§ PROMPT
Return each line of the records below that contains the word "gates".
☆ ☆ ☆ ☆ ☆
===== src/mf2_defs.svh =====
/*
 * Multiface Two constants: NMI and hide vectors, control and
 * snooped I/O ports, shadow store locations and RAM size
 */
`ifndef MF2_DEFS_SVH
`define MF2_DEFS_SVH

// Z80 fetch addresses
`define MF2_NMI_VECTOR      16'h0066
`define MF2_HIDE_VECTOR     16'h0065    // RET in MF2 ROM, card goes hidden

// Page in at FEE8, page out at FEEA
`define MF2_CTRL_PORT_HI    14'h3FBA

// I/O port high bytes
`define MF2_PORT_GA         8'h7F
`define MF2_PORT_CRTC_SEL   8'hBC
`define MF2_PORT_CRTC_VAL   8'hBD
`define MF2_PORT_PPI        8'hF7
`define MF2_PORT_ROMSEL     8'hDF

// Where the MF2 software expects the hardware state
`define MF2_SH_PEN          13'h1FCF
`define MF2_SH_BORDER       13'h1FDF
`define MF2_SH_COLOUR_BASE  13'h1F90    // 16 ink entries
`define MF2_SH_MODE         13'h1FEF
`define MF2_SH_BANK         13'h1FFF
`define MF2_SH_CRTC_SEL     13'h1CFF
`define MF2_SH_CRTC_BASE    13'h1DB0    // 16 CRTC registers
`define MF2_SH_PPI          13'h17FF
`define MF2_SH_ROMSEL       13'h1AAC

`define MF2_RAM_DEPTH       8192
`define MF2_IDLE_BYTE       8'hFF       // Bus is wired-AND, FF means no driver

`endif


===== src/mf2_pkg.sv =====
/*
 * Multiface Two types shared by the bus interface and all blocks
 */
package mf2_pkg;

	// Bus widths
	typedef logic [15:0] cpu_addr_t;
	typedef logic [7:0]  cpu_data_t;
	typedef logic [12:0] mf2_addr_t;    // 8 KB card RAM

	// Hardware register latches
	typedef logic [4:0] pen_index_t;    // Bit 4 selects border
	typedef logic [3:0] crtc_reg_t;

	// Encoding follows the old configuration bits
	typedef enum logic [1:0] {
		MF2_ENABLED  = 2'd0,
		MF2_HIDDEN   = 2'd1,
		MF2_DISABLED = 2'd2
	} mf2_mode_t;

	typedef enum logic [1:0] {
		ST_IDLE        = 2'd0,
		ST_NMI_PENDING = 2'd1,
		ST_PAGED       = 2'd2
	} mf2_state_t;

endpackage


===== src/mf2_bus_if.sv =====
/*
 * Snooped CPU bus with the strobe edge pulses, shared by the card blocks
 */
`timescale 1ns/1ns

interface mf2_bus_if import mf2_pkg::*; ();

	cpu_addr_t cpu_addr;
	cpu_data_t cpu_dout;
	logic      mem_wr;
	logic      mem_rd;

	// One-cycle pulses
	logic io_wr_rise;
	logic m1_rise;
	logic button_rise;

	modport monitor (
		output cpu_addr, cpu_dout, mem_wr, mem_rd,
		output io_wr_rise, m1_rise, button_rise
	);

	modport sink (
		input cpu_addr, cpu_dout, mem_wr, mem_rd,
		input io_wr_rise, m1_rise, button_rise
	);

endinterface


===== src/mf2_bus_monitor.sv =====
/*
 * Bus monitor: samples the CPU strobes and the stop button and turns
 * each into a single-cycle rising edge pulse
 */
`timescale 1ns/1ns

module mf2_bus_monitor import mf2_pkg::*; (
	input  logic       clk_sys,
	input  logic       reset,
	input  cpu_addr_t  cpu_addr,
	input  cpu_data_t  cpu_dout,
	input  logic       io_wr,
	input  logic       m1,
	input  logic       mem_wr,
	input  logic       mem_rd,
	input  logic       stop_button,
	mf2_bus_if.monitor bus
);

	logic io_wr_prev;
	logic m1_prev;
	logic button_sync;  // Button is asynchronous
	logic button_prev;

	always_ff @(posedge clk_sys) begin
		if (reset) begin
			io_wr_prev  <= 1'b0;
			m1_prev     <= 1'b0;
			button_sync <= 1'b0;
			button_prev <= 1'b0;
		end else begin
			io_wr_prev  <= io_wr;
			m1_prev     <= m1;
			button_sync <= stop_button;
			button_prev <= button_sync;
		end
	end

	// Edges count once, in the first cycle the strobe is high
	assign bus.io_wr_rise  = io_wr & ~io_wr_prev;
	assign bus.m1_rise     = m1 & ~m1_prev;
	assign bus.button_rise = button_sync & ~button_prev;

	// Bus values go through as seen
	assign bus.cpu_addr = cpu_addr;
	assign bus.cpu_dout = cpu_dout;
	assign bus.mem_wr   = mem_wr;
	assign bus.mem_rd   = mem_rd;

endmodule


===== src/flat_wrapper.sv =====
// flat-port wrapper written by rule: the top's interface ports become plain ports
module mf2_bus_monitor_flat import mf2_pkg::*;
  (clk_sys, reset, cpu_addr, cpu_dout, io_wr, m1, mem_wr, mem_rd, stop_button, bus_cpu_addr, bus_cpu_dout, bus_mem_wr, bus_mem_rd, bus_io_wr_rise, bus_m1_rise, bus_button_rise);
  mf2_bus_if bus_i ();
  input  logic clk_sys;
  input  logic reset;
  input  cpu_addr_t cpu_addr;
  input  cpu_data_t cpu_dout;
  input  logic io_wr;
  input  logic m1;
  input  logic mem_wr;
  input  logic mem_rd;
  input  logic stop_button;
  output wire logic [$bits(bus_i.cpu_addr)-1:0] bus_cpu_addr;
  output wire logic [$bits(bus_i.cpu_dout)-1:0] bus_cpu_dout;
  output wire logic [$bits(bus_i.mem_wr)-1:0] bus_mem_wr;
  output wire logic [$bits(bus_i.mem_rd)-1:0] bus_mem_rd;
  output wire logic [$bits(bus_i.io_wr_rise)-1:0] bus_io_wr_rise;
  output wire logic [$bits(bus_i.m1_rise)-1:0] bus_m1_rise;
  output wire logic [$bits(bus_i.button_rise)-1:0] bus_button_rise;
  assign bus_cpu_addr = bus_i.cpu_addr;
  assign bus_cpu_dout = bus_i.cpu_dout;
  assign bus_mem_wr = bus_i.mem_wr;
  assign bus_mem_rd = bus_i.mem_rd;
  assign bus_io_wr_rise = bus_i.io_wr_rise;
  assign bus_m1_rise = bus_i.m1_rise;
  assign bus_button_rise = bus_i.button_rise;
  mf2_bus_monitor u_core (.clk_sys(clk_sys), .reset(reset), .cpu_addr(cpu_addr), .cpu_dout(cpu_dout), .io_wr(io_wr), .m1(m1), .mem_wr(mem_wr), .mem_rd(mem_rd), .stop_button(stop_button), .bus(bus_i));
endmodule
☆ ☆ ☆ ☆ ☆
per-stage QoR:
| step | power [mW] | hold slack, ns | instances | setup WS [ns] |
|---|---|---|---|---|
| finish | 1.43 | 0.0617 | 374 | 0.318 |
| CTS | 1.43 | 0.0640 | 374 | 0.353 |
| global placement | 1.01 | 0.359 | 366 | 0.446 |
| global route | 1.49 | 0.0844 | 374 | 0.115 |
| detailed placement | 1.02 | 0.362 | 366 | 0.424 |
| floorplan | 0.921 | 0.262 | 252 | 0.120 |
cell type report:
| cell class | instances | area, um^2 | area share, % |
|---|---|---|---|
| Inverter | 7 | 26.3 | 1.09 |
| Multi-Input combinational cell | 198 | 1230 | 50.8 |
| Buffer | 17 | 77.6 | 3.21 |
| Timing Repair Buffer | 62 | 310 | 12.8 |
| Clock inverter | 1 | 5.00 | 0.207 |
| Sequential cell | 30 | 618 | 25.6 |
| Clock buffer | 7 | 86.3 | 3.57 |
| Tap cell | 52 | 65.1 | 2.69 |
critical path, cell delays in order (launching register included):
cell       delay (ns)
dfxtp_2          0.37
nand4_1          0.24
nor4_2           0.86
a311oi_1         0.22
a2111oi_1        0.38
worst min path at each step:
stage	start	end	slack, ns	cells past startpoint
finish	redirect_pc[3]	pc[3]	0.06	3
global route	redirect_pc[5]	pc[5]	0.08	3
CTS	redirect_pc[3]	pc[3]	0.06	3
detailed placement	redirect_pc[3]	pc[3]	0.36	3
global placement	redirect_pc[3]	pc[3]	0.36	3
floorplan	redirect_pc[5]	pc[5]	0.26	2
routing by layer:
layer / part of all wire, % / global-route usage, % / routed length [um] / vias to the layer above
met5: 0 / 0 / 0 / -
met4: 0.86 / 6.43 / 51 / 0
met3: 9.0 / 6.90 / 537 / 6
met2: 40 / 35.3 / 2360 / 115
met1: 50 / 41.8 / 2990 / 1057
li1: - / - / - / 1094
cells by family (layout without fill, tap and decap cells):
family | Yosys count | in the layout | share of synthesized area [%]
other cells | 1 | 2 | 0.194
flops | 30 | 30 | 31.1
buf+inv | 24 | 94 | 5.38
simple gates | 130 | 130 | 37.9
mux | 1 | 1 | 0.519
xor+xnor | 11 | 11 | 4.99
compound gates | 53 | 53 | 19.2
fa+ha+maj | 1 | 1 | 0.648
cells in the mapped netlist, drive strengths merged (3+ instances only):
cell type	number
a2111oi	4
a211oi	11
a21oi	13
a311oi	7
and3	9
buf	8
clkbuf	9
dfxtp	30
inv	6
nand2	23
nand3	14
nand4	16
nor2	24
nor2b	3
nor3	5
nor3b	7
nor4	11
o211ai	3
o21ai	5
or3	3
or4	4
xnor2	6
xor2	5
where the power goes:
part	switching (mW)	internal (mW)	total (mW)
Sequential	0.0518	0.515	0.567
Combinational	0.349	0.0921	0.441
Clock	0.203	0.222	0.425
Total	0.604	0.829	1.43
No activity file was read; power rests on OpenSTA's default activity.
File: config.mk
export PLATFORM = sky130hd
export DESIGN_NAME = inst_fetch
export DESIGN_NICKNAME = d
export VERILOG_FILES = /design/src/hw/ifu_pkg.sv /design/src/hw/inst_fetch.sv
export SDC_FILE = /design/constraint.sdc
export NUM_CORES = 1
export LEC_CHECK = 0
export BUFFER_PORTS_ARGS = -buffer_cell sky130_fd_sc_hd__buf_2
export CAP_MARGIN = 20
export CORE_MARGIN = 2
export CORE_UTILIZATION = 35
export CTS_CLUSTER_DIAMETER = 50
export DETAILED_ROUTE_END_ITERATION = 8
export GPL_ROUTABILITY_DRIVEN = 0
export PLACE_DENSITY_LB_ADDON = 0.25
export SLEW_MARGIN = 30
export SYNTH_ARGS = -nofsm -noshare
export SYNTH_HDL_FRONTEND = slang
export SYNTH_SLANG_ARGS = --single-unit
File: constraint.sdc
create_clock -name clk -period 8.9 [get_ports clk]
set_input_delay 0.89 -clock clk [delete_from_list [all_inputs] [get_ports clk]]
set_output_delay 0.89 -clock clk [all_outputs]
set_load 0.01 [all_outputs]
☆ ☆ ☆ ☆ ☆
§ RESPONSE
simple gates | 130 | 130 | 37.9
compound gates | 53 | 53 | 19.2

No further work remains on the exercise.